`config.mk`:
```
export PLATFORM = sky130hd
export DESIGN_NAME = compact_timer
export DESIGN_NICKNAME = d
export VERILOG_FILES = /design/src/rtl/timer_pkg.sv /design/src/rtl/pin_driver.sv /design/src/rtl/compact_timer.sv
export SDC_FILE = /design/constraint.sdc
export NUM_CORES = 1
export LEC_CHECK = 0
export ABC_AREA = 1
export CORE_MARGIN = 2
export CORE_UTILIZATION = 55
export CTS_BUF_LIST = sky130_fd_sc_hd__clkbuf_2 sky130_fd_sc_hd__clkbuf_4 sky130_fd_sc_hd__clkbuf_8
export DETAILED_ROUTE_END_ITERATION = 12
export DONT_BUFFER_PORTS = 1
export MAX_ROUTING_LAYER = met4
export PLACE_DENSITY = 0.7
export SETUP_SLACK_MARGIN = 0.02
export SYNTH_ARGS = -nofsm -noshare
export SYNTH_HDL_FRONTEND = slang
export SYNTH_SLANG_ARGS = --single-unit
```
`constraint.sdc`:
```
create_clock -name core_clk -period 6.6 [get_ports core_clk]
set_clock_uncertainty 0.15 [all_clocks]
set_input_delay 0.33 -clock core_clk [delete_from_list [all_inputs] [get_ports core_clk]]
set_output_delay 0.33 -clock core_clk [all_outputs]
set_load 0.005 [all_outputs]
```
[config.mk]
export PLATFORM = sky130hd
export DESIGN_NAME = tcs_top
export DESIGN_NICKNAME = d
export VERILOG_FILES = /design/src/tcs_sar_adc.sv /design/src/tcs_top.sv
export SDC_FILE = /design/constraint.sdc
export NUM_CORES = 1
export LEC_CHECK = 0
export BUFFER_PORTS_ARGS = -buffer_cell sky130_fd_sc_hd__buf_2
export CELL_PAD_IN_SITES_DETAIL_PLACEMENT = 1
export CELL_PAD_IN_SITES_GLOBAL_PLACEMENT = 2
export CORE_ASPECT_RATIO = 0.9
export CORE_MARGIN = 2
export CORE_UTILIZATION = 34
export DETAILED_ROUTE_END_ITERATION = 7
export GPL_TIMING_DRIVEN = 1
export PLACE_DENSITY_LB_ADDON = 0.1
export SYNTH_ARGS = -nofsm -noshare
export SYNTH_HDL_FRONTEND = slang
export SYNTH_SLANG_ARGS = --single-unit
[constraint.sdc]
create_clock -name aclk -period 3.1 [get_ports aclk]
set_clock_uncertainty 0.15 [all_clocks]
set_input_delay 0.93 -clock aclk [delete_from_list [all_inputs] [get_ports aclk]]
set_output_delay 0.93 -clock aclk [all_outputs]
set_load 0.01 [all_outputs]
[src/tcs_sar_adc.sv]
// Package of shared constants and the 12-bit successive approximation engine
`timescale 1ns/1ps
package tcs_pkg;
  localparam int unsigned CLK_PERIOD_NS = 100;
  localparam int unsigned SETTLE_NS     = 1000000;
  localparam int unsigned POINT_BASE    = 35716;
  localparam int          CNT_W         = 21;
  localparam int          RATE_SHIFT    = 12;
  localparam int          COORD_W       = 12;
  localparam int          REG_W         = 8;
  localparam int          AXI_AW        = 8;
  localparam logic [CNT_W-1:0] SETTLE_CYC =
    CNT_W'((SETTLE_NS + CLK_PERIOD_NS - 1) / CLK_PERIOD_NS);
  localparam logic [CNT_W-1:0] POINT_BASE_CYC = CNT_W'(POINT_BASE);
  localparam logic [3:0] IDX_XLO  = 4'h0;
  localparam logic [3:0] IDX_XHI  = 4'h1;
  localparam logic [3:0] IDX_YLO  = 4'h2;
  localparam logic [3:0] IDX_YHI  = 4'h3;
  localparam logic [3:0] IDX_CTRL = 4'h6;
  localparam logic [3:0] IDX_RATE = 4'h7;
  localparam logic [3:0] IDX_STAT = 4'h8;
  localparam logic [3:0] IDX_IEN  = 4'h9;
  localparam logic [3:0] IDX_ICLR = 4'hA;
  localparam int CTRL_TCHG = 0;
  localparam int CTRL_CDONE = 1;
  localparam int CTRL_PERIODIC = 2;
  localparam int EV_TCHG = 0;
  localparam int EV_CDONE = 1;
  localparam logic [REG_W-1:0] RATE_RST = 8'h20;
  localparam logic [1:0] IEN_RST = 2'h3;
  localparam logic [1:0] RESP_OKAY = 2'h0;
  localparam logic [1:0] RESP_SLVERR = 2'h2;
  localparam logic [1:0] SAR_WAIT = 2'h3;
  localparam logic [3:0] SAR_TOP = 4'hB;
  typedef struct packed {
    logic [3:0] lvl;
    logic [3:0] drv;
    logic       sense_y;
  } tcs_plates_t;
  typedef struct packed {
    logic [COORD_W-1:0] x;
    logic [COORD_W-1:0] y;
  } tcs_point_t;
  // Plate order in lvl and drv: x_plate_high, x_plate_low, y_plate_high,
  // y_plate_low
  localparam tcs_plates_t PL_OFF  = '{4'h0, 4'h0, 1'b0};
  localparam tcs_plates_t PL_WAIT = '{4'h3, 4'h3, 1'b0};
  localparam tcs_plates_t PL_X    = '{4'h8, 4'hC, 1'b1};
  localparam tcs_plates_t PL_Y    = '{4'h2, 4'h3, 1'b0};
endpackage
==> src/core/adc_seq_window.sv <==
// control logic of a 10-bit successive-approximation converter: channel
// latch, sample length, start sources, accumulation, window compare, flags.
// assumes a classic wishbone master on 32-bit data, a 10-bit sample word
// valid at the end of each conversion phase, and an event pulse input.
//
// Our own choice: the Wishbone slave port.
`timescale 1ns/10ps
`default_nettype none

// Operation
// - window mode selects none, below, above, strictly inside or outside; others reserved
// - the window compares the full 16-bit accumulated result
// - sampling lasts two converter clocks plus the programmed extension
// - extra sampling clocks push the end of conversion later
// - input select routes pins 0-3, 6, 7, reference, sensor or ground
// - a new input select takes effect only after the running conversion
// - writing one to start launches one conversion, or the first when continuous
// - start bit reads one while busy and clears itself on completion
// - with event start enabled an event starts a conversion like software
// - enable bit 1 gates window interrupt, bit 0 gates result interrupt
// - at conversion end the window flag is set only on a match
// - window flag clears by writing one or reading the result; zero ignored
// - result ready flag sets whenever a new result is available
// - result ready flag clears by writing one or reading the result
// - without debug run the converter halts and ignores events in debug break
// - with debug run the converter keeps working during debug break
// - continuous mode starts the next conversion as the previous completes
// - thresholds apply once to the accumulated total, not each sample
// - the sample count saturates at 64, so the total is never above 0xffc0
module adc_seq_window
  import adc_ctrl_pkg::*;
(
  input  wire logic        clk,
  input  wire logic        srst,
  input  wire logic        ce,
  input  wire logic        wb_cyc_i,
  input  wire logic        wb_stb_i,
  input  wire logic        wb_we_i,
  input  wire logic [7:0]  wb_adr_i,
  input  wire logic [3:0]  wb_sel_i,
  input  wire logic [31:0] wb_dat_i,
  output logic      [31:0] wb_dat_o,
  output logic             wb_ack_o,
  input  wire logic [9:0]  sampleData,
  input  wire logic        eventIn,
  input  wire logic        debugHalt,
  output logic      [4:0]  channelSel,
  output logic             samplingActive,
  output logic             conversionDone,
  output logic             irq
);

  // ==========================================================
  // state
  typedef struct packed {
    conv_state_t st;
    logic [7:0]  divCnt;
    logic [5:0]  phaseCnt;
    logic [6:0]  smpCnt;
    logic [15:0] acc;
    logic [15:0] result;
    logic        enable;
    logic        contMode;
    logic [2:0]  accNum;
    logic [2:0]  winMode;
    logic [4:0]  sample_length_extension;
    logic [4:0]  muxSel;
    logic [4:0]  chanSel;
    logic        evStartEn;
    logic [1:0]  intEn;
    logic [1:0]  flags;
    logic        run_during_debug_halt;
    logic [15:0] winLo;
    logic [15:0] winHi;
    logic        ack;
    logic [31:0] rdat;
    logic        irq;
    logic        sampling;
    logic        done;
  } state_t;

  localparam state_t RESET_STATE = '{
    st: ST_IDLE, divCnt: RST_BYTE, phaseCnt: 6'h00, smpCnt: 7'h00,
    acc: RST_WORD, result: RST_WORD, enable: 1'b0, contMode: 1'b0,
    accNum: RST_MODE, winMode: RST_MODE, sample_length_extension: RST_MUX, muxSel: RST_MUX,
    chanSel: RST_MUX, evStartEn: 1'b0, intEn: 2'h0, flags: 2'h0,
    run_during_debug_halt: 1'b0, winLo: RST_WORD, winHi: RST_WORD, ack: 1'b0,
    rdat: 32'h0000_0000, irq: 1'b0, sampling: 1'b0, done: 1'b0};

  state_t q;
  state_t d;

  // ==========================================================
  // window compare on the 16-bit total
  function automatic logic win_hit(input logic [2:0]  mode,
                                   input logic [15:0] res,
                                   input logic [15:0] lo,
                                   input logic [15:0] hi);
    case (mode)
      WIN_BELOW:   win_hit = res < lo;
      WIN_ABOVE:   win_hit = res > hi;
      WIN_INSIDE:  win_hit = (res > lo) && (res < hi);
      WIN_OUTSIDE: win_hit = (res < lo) || (res > hi);
      default:     win_hit = 1'b0;
    endcase
  endfunction

  logic        halted;
  logic        access;
  logic        wrAcc;
  logic        rdAcc;
  logic [5:0]  idx;
  logic        busy;
  logic        swStart;
  logic        evStart;
  logic        tick;
  logic [5:0]  sampEnd;
  logic [15:0] total;
  logic [6:0]  needed;
  logic [2:0]  accLog;
  logic        lastSmp;
  logic        hit;
  logic [1:0]  setFlags;

  always_comb begin
    halted  = debugHalt & ~q.run_during_debug_halt;
    access  = wb_cyc_i & wb_stb_i & ~q.ack;
    wrAcc   = access & wb_we_i;
    rdAcc   = access & ~wb_we_i;
    idx     = wb_adr_i[7:2];
    busy    = q.st != ST_IDLE;
    tick    = q.divCnt == (ADC_DIV - 8'h01);
    sampEnd = {1'b0, q.sample_length_extension} + SAMP_BASE - 6'h01;
    total   = q.acc + {6'h00, sampleData};
    accLog  = (q.accNum > ACC_MAX_LOG) ? ACC_MAX_LOG : q.accNum;
    needed  = 7'h01 << accLog;
    lastSmp = q.smpCnt == (needed - 7'h01);
    hit     = win_hit(q.winMode, total, q.winLo, q.winHi);
    swStart = wrAcc & (idx == IDX_COMMAND) & wb_sel_i[0]
              & wb_dat_i[POS_START_CONVERSION_BIT];
    evStart = eventIn & q.evStartEn;
    setFlags = 2'h0;

    d       = q;
    d.ack   = access;
    d.done  = 1'b0;
    d.rdat  = 32'h0000_0000;

    // ========================================================
    // register writes
    if (wrAcc && wb_sel_i[0]) begin
      case (idx)
        IDX_CONTROL: begin
          d.enable   = wb_dat_i[POS_ENABLE];
          d.contMode = wb_dat_i[POS_CONT];
          d.accNum   = wb_dat_i[POS_ACCNUM +: 3];
        end
        IDX_WINMODE: d.winMode   = wb_dat_i[2:0];
        IDX_SAMPLE_LENGTH_EXTENSION: d.sample_length_extension   = wb_dat_i[4:0];
        IDX_INSEL:   d.muxSel    = wb_dat_i[4:0];
        IDX_EVENT:   d.evStartEn = wb_dat_i[POS_EVSTART];
        IDX_INTEN:   d.intEn     = wb_dat_i[1:0];
        IDX_FLAGS:   d.flags     = q.flags & ~wb_dat_i[1:0];
        IDX_DEBUG:   d.run_during_debug_halt    = wb_dat_i[POS_RUN_DURING_DEBUG_HALT];
        IDX_WINLO:   d.winLo[7:0] = wb_dat_i[7:0];
        IDX_WINHI:   d.winHi[7:0] = wb_dat_i[7:0];
        default: begin
        end
      endcase
    end
    if (wrAcc && wb_sel_i[1]) begin
      if (idx == IDX_WINLO) begin
        d.winLo[15:8] = wb_dat_i[15:8];
      end
      if (idx == IDX_WINHI) begin
        d.winHi[15:8] = wb_dat_i[15:8];
      end
    end

    // ========================================================
    // register reads; reading the result drops both flags
    if (rdAcc) begin
      case (idx)
        IDX_CONTROL: d.rdat = {25'h0, q.accNum, 2'h0, q.contMode, q.enable};
        IDX_WINMODE: d.rdat = {29'h0, q.winMode};
        IDX_SAMPLE_LENGTH_EXTENSION: d.rdat = {27'h0, q.sample_length_extension};
        IDX_INSEL:   d.rdat = {27'h0, q.muxSel};
        IDX_COMMAND: d.rdat = {31'h0, busy};
        IDX_EVENT:   d.rdat = {31'h0, q.evStartEn};
        IDX_INTEN:   d.rdat = {30'h0, q.intEn};
        IDX_FLAGS:   d.rdat = {30'h0, q.flags};
        IDX_DEBUG:   d.rdat = {31'h0, q.run_during_debug_halt};
        IDX_RESULT: begin
          d.rdat  = {16'h0, q.result};
          d.flags = 2'h0;
        end
        IDX_WINLO:   d.rdat = {16'h0, q.winLo};
        IDX_WINHI:   d.rdat = {16'h0, q.winHi};
        default:     d.rdat = 32'h0000_0000;
      endcase
    end

    // ========================================================
    // conversion sequencer, frozen while halted in debug break
    if (!halted) begin
      if (busy) begin
        d.divCnt = tick ? 8'h00 : q.divCnt + 8'h01;
      end
      case (q.st)
        ST_IDLE: begin
          // channel latched here so later select writes wait
          if (q.enable && (swStart || evStart)) begin
            d.st       = ST_SAMPLE;
            d.chanSel  = d.muxSel;
            d.acc      = RST_WORD;
            d.smpCnt   = 7'h00;
            d.phaseCnt = 6'h00;
            d.divCnt   = 8'h00;
          end
        end
        ST_SAMPLE: begin
          if (tick) begin
            if (q.phaseCnt >= sampEnd) begin
              d.phaseCnt = 6'h00;
              d.st       = ST_CONVERT;
            end else begin
              d.phaseCnt = q.phaseCnt + 6'h01;
            end
          end
        end
        ST_CONVERT: begin
          if (tick && q.phaseCnt == (CONV_TICKS - 6'h01)) begin
            d.phaseCnt = 6'h00;
            d.smpCnt   = q.smpCnt + 7'h01;
            if (lastSmp) begin
              d.result      = total;
              d.done        = 1'b1;
              setFlags[POS_RESULT_READY_FLAG] = 1'b1;
              setFlags[POS_WINDOW_MATCH_FLAG]  = hit;
              d.acc         = RST_WORD;
              d.smpCnt      = 7'h00;
              if (q.contMode) begin
                d.st      = ST_SAMPLE;
                d.chanSel = d.muxSel;
              end else begin
                d.st = ST_IDLE;
              end
            end else begin
              d.acc = total;
              d.st  = ST_SAMPLE;
            end
          end else if (tick) begin
            d.phaseCnt = q.phaseCnt + 6'h01;
          end
        end
        default: d.st = ST_IDLE;
      endcase
    end

    // set wins over a clear in the same cycle
    d.flags    = d.flags | setFlags;
    d.sampling = d.st == ST_SAMPLE;
    d.irq      = |(d.flags & d.intEn);
  end

  always_ff @(posedge clk) begin
    if (srst) begin
      q <= RESET_STATE;
    end else if (ce) begin
      q <= d;
    end
  end

  assign wb_dat_o       = q.rdat;
  assign wb_ack_o       = q.ack;
  assign channelSel     = q.chanSel;
  assign samplingActive = q.sampling;
  assign conversionDone = q.done;
  assign irq            = q.irq;
endmodule

`default_nettype wire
===
> WHAT TO PRODUCE
Exactly as they appear above, output the lines of the data from the first through the one that contains "[src/tcs_sar_adc.sv]", and only those lines.

> ANSWER SECTION
`config.mk`:
```
export PLATFORM = sky130hd
export DESIGN_NAME = compact_timer
export DESIGN_NICKNAME = d
export VERILOG_FILES = /design/src/rtl/timer_pkg.sv /design/src/rtl/pin_driver.sv /design/src/rtl/compact_timer.sv
export SDC_FILE = /design/constraint.sdc
export NUM_CORES = 1
export LEC_CHECK = 0
export ABC_AREA = 1
export CORE_MARGIN = 2
export CORE_UTILIZATION = 55
export CTS_BUF_LIST = sky130_fd_sc_hd__clkbuf_2 sky130_fd_sc_hd__clkbuf_4 sky130_fd_sc_hd__clkbuf_8
export DETAILED_ROUTE_END_ITERATION = 12
export DONT_BUFFER_PORTS = 1
export MAX_ROUTING_LAYER = met4
export PLACE_DENSITY = 0.7
export SETUP_SLACK_MARGIN = 0.02
export SYNTH_ARGS = -nofsm -noshare
export SYNTH_HDL_FRONTEND = slang
export SYNTH_SLANG_ARGS = --single-unit
```
`constraint.sdc`:
```
create_clock -name core_clk -period 6.6 [get_ports core_clk]
set_clock_uncertainty 0.15 [all_clocks]
set_input_delay 0.33 -clock core_clk [delete_from_list [all_inputs] [get_ports core_clk]]
set_output_delay 0.33 -clock core_clk [all_outputs]
set_load 0.005 [all_outputs]
```
[config.mk]
export PLATFORM = sky130hd
export DESIGN_NAME = tcs_top
export DESIGN_NICKNAME = d
export VERILOG_FILES = /design/src/tcs_sar_adc.sv /design/src/tcs_top.sv
export SDC_FILE = /design/constraint.sdc
export NUM_CORES = 1
export LEC_CHECK = 0
export BUFFER_PORTS_ARGS = -buffer_cell sky130_fd_sc_hd__buf_2
export CELL_PAD_IN_SITES_DETAIL_PLACEMENT = 1
export CELL_PAD_IN_SITES_GLOBAL_PLACEMENT = 2
export CORE_ASPECT_RATIO = 0.9
export CORE_MARGIN = 2
export CORE_UTILIZATION = 34
export DETAILED_ROUTE_END_ITERATION = 7
export GPL_TIMING_DRIVEN = 1
export PLACE_DENSITY_LB_ADDON = 0.1
export SYNTH_ARGS = -nofsm -noshare
export SYNTH_HDL_FRONTEND = slang
export SYNTH_SLANG_ARGS = --single-unit
[constraint.sdc]
create_clock -name aclk -period 3.1 [get_ports aclk]
set_clock_uncertainty 0.15 [all_clocks]
set_input_delay 0.93 -clock aclk [delete_from_list [all_inputs] [get_ports aclk]]
set_output_delay 0.93 -clock aclk [all_outputs]
set_load 0.01 [all_outputs]
[src/tcs_sar_adc.sv]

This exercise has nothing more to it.